The allegations have triggered an intense public uproar and soul-searching over a culture that critics say is lenient about sexual violence and continuously fails the victims, prompting President Moon Jae-in to call for a thorough investigation and stern punishment for operators of such chatrooms and their users.
Wearing a neck brace and handcuffed to his waist, the suspect, Cho Ju-bin, 24, was paraded before journalists at the Jongno Police Station in Seoul before officers drove him to the prosecutors' office. Police officers created a perimeter around the station's gate to block off angry protesters, who waved signs that read "From chatroom to prison" and "Punish all users" and yelled, "Give him the highest penalty!"
"Thank you for stopping the life of a devil (I) couldn't stop," Cho said in front of a barrage of camera flashes.
He refused to answer questions about the accusations against him but offered apologies to a former mayor of Gwangju City, the president of local broadcaster JTBC and a freelance journalist currently on trial for allegedly attempting to blackmail the JTBC president for reasons that weren't immediately clear. Police said they currently don't have any knowledge linking the three men with the chatrooms.
Before sending Cho's case to prosecutors, police said they had arrested 18 people since September while investigating private chatrooms on the Telegram messaging app, where users paid in cryptocurrency to view videos of a sexual nature that involved dozens of allegedly blackmailed women and girls.

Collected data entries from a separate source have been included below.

$ cat config.mk
export PLATFORM = sky130hd
export DESIGN_NAME = plsu_front
export DESIGN_NICKNAME = d
export VERILOG_FILES = /design/src/plsu_pkg.sv /design/src/plsu_front.sv
export SDC_FILE = /design/constraint.sdc
export NUM_CORES = 1
export LEC_CHECK = 0
export ABC_AREA = 1
export ABC_CLOCK_PERIOD_IN_PS = 14100
export BUFFER_PORTS_ARGS = -buffer_cell sky130_fd_sc_hd__buf_2
export CAP_MARGIN = 20
export CORE_ASPECT_RATIO = 1.25
export CORE_MARGIN = 4
export CORE_UTILIZATION = 44
export CTS_CLUSTER_SIZE = 10
export DETAILED_ROUTE_END_ITERATION = 8
export PLACE_DENSITY = 0.68
export SYNTH_ARGS = -nofsm -noshare
export SYNTH_HDL_FRONTEND = slang
export SYNTH_SLANG_ARGS = --single-unit
$ cat constraint.sdc
create_clock -name clock -period 14.1 [get_ports clock]
set_input_delay 1.41 -clock clock [delete_from_list [all_inputs] [get_ports clock]]
set_output_delay 1.41 -clock clock [all_outputs]
set_load 0.05 [all_outputs]
$ cat src/plsu_pkg.sv
package plsu_pkg;

   localparam logic [5:0] OP_LBZ      = 6'd0;
   localparam logic [5:0] OP_LWZUX    = 6'd15;
   localparam logic [5:0] OP_LHBRX    = 6'd16;
   localparam logic [5:0] OP_LWBRX    = 6'd17;
   localparam logic [5:0] OP_LWARX    = 6'd18;
   localparam logic [5:0] OP_LMW      = 6'd19;
   localparam logic [5:0] OP_STB      = 6'd20;
   localparam logic [5:0] OP_STWUX    = 6'd31;
   localparam logic [5:0] OP_STHBRX   = 6'd32;
   localparam logic [5:0] OP_STWBRX   = 6'd33;
   localparam logic [5:0] OP_STMW     = 6'd34;
   localparam logic [5:0] OP_LFS      = 6'd35;
   localparam logic [5:0] OP_STFDUX   = 6'd50;
   localparam logic [5:0] OP_HOST_GPR = 6'd51;
   localparam logic [5:0] OP_HOST_FPR = 6'd52;

   localparam logic [4:0] LAST_REG = 5'd31;

   typedef struct packed {
      logic       valid_op;
      logic       host;
      logic [2:0] nbytes_m1;
      logic       store;
      logic       upd;
      logic       idx;
      logic       sext;
      logic       le;
      logic       res;
      logic       fpr;
      logic       mult;
   } ctl_type;

   typedef struct packed {
      ctl_type     ctl;
      logic [4:0]  reg_a;
      logic [4:0]  reg_b;
      logic [4:0]  reg_d;
      logic [15:0] disp;
      logic [63:0] host_value;
   } item_type;

   typedef struct packed {
      logic        valid;
      logic [31:0] effective_address;
      logic        reg_written;
      logic        reg_is_float;
      logic [4:0]  reg_number;
      logic [63:0] reg_value;
      logic        mem_written;
      logic        reserve_valid;
      logic        last;
   } rsp_type;

   typedef enum logic [3:0] {
      ST_IDLE,
      ST_BASE,
      ST_INDEX,
      ST_ISSUE,
      ST_SRC,
      ST_MEM,
      ST_MEMW,
      ST_WB,
      ST_UPD
   } state_type;

   function automatic ctl_type decode(input logic [5:0] op);
      ctl_type    c;
      logic [5:0] off;
      c = '0;
      off = op - OP_LFS;
      c.valid_op = 1'b1;
      case (op) inside
         [OP_LBZ:OP_LWZUX]: begin
            c.upd = op[0];
            c.idx = op[1];
            case (op[3:2])
               2'd0: c.nbytes_m1 = 3'd0;
               2'd1: begin
                  c.nbytes_m1 = 3'd1;
                  c.sext = 1'b1;
               end
               2'd2: c.nbytes_m1 = 3'd1;
               default: c.nbytes_m1 = 3'd3;
            endcase
         end
         OP_LHBRX: begin
            c.nbytes_m1 = 3'd1;
            c.le = 1'b1;
            c.idx = 1'b1;
         end
         OP_LWBRX: begin
            c.nbytes_m1 = 3'd3;
            c.le = 1'b1;
            c.idx = 1'b1;
         end
         OP_LWARX: begin
            c.nbytes_m1 = 3'd3;
            c.res = 1'b1;
            c.idx = 1'b1;
         end
         OP_LMW: begin
            c.nbytes_m1 = 3'd3;
            c.mult = 1'b1;
         end
         [OP_STB:OP_STWUX]: begin
            c.store = 1'b1;
            c.upd = op[0];
            c.idx = op[1];
            case (op[3:2])
               2'd1: c.nbytes_m1 = 3'd0;
               2'd2: c.nbytes_m1 = 3'd1;
               default: c.nbytes_m1 = 3'd3;
            endcase
         end
         OP_STHBRX: begin
            c.store = 1'b1;
            c.nbytes_m1 = 3'd1;
            c.le = 1'b1;
            c.idx = 1'b1;
         end
         OP_STWBRX: begin
            c.store = 1'b1;
            c.nbytes_m1 = 3'd3;
            c.le = 1'b1;
            c.idx = 1'b1;
         end
         OP_STMW: begin
            c.store = 1'b1;
            c.nbytes_m1 = 3'd3;
            c.mult = 1'b1;
         end
         [OP_LFS:OP_STFDUX]: begin
            c.fpr = 1'b1;
            c.store = off[3];
            c.nbytes_m1 = off[2] ? 3'd7 : 3'd3;
            c.upd = off[0];
            c.idx = off[1];
         end
         OP_HOST_GPR: c.host = 1'b1;
         OP_HOST_FPR: begin
            c.host = 1'b1;
            c.fpr = 1'b1;
         end
         default: c.valid_op = 1'b0;
      endcase
      return c;
   endfunction

endpackage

Under the nickname "Doctor," Cho allegedly operated one of the biggest chatrooms, with around 10,000 users, and police are investigating whether he operated others. He is suspected of using private information he secured from workers at local government offices to blackmail victims lured through fake job ads.
Police are chasing other chatroom operators, including a Telegram user who used the nickname "GodGod."
Around 5 million people have signed online petitions filed to Moon's presidential office calling for the disclosure of personal information of all chatroom operators and customers and for their stern punishment.
On March 23, Moon called for a thorough investigation and denounced the alleged crimes as a "cruel act destroying a human's life."